[Entries shown Boundary: Start]
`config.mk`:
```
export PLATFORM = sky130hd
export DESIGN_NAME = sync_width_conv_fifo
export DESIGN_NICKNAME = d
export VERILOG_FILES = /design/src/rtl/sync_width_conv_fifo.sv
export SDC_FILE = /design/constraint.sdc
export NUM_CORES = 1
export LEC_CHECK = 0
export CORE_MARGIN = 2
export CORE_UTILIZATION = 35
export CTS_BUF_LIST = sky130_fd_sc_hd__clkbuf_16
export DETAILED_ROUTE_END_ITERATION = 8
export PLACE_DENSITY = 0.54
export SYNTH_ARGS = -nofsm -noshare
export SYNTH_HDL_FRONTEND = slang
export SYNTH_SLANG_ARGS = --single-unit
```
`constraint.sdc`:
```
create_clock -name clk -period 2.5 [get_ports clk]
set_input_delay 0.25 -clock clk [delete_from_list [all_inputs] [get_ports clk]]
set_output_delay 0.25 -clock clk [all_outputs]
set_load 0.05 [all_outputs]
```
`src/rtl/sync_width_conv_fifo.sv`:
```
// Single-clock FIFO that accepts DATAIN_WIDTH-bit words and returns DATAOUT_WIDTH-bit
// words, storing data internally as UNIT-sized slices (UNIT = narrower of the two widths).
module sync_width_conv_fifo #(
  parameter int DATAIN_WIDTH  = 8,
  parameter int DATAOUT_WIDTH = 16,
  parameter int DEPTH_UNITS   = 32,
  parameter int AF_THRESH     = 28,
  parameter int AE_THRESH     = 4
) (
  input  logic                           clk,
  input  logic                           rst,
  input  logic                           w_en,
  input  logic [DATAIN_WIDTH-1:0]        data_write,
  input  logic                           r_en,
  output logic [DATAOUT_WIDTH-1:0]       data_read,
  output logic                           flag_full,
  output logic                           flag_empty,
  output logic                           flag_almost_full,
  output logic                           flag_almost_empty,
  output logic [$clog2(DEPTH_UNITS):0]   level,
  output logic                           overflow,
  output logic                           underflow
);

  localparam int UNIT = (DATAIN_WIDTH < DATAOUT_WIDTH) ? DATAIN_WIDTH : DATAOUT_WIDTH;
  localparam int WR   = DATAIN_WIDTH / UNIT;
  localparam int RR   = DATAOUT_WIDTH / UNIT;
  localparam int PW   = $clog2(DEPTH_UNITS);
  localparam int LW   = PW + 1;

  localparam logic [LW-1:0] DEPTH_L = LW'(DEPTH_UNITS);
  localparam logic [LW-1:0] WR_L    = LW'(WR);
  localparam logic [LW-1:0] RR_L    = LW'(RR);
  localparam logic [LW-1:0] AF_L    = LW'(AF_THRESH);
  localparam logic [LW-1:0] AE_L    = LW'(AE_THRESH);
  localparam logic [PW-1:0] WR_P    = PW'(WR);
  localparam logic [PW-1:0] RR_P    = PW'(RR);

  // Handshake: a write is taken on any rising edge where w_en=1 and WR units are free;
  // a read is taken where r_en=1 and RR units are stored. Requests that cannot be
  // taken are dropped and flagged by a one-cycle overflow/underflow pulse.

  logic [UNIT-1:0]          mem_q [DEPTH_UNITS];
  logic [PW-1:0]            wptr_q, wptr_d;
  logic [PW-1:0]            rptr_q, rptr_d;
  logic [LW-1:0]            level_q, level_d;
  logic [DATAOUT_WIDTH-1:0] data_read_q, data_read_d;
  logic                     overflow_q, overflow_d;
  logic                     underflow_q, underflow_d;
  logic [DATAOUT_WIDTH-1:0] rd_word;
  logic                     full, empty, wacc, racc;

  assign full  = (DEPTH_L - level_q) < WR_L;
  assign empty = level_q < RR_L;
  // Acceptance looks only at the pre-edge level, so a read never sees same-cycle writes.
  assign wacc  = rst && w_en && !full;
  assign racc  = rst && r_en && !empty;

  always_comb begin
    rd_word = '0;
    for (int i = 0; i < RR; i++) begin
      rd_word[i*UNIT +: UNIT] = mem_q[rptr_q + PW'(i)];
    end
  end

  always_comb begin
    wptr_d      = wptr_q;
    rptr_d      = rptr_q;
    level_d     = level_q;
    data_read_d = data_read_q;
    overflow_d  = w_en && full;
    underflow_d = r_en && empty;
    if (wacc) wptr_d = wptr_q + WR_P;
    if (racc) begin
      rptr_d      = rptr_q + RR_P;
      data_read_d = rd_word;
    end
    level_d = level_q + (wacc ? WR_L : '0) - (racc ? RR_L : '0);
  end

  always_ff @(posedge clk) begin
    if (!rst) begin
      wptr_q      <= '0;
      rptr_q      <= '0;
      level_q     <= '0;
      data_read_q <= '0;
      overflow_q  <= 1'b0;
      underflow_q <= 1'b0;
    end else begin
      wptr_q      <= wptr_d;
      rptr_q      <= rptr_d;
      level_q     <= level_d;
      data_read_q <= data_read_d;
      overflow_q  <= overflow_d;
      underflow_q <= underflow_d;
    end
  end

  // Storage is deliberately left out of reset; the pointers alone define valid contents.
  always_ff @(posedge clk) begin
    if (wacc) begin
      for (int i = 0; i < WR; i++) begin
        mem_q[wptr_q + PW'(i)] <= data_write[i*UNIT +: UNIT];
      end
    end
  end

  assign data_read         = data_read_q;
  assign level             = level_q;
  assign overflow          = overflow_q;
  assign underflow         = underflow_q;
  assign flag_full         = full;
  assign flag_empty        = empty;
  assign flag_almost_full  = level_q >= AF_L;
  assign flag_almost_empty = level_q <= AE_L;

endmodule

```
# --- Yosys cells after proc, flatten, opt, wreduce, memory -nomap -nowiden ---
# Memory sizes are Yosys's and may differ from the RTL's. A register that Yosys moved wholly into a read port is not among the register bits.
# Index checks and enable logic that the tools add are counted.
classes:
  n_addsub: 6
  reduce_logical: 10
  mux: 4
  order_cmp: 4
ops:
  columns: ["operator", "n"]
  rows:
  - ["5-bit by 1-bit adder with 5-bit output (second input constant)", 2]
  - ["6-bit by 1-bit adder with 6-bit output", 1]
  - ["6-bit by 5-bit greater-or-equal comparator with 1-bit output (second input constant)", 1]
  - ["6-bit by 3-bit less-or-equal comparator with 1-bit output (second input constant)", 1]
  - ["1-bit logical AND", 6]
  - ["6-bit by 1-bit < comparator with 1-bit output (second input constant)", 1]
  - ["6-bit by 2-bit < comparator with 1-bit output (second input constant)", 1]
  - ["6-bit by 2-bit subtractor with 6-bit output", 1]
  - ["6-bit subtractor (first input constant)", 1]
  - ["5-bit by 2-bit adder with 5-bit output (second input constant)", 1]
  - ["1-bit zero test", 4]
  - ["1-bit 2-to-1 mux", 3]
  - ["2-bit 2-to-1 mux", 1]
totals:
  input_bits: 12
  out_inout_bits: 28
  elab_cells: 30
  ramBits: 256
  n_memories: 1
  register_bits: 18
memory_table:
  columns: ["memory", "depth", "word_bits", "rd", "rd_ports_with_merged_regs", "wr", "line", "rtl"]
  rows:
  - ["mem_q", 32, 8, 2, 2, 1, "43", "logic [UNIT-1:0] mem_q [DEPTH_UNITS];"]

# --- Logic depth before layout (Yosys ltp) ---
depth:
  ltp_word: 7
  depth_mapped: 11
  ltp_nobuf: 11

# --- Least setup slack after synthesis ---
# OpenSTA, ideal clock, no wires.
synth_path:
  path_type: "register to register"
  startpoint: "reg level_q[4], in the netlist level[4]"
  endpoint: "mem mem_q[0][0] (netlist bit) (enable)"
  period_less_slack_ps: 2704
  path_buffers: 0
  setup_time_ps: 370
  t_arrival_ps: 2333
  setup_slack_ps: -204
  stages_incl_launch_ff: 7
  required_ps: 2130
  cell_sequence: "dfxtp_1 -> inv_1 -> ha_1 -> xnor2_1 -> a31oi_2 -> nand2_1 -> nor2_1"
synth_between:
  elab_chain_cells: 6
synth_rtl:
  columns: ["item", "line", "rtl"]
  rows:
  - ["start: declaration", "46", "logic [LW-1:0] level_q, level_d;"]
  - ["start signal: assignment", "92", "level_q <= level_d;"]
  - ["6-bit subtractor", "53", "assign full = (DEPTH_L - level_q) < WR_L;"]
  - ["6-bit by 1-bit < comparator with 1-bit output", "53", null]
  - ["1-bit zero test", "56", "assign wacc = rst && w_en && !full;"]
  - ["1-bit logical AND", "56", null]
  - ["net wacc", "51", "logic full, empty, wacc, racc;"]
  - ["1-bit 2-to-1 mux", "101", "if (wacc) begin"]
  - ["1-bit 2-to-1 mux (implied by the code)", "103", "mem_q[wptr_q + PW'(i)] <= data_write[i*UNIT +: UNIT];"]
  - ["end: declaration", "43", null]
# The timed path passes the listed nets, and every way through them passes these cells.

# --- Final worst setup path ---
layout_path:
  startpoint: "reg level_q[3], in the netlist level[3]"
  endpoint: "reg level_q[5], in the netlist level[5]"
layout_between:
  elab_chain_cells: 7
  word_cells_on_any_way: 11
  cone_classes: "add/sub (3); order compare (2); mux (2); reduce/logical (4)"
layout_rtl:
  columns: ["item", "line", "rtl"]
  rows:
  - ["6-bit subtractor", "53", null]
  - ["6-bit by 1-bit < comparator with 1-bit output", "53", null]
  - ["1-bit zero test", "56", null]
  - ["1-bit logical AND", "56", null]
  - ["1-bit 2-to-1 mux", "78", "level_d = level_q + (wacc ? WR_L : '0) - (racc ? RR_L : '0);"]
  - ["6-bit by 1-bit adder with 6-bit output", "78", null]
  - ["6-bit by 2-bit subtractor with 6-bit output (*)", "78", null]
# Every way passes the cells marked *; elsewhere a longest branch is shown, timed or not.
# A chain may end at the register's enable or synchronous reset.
[Entries shown Boundary: End]
▶ [What you have to do]: Scan the entries above and report the number of lines that contain the word "reset", with no added text.

▶ [Exercise solution]: 2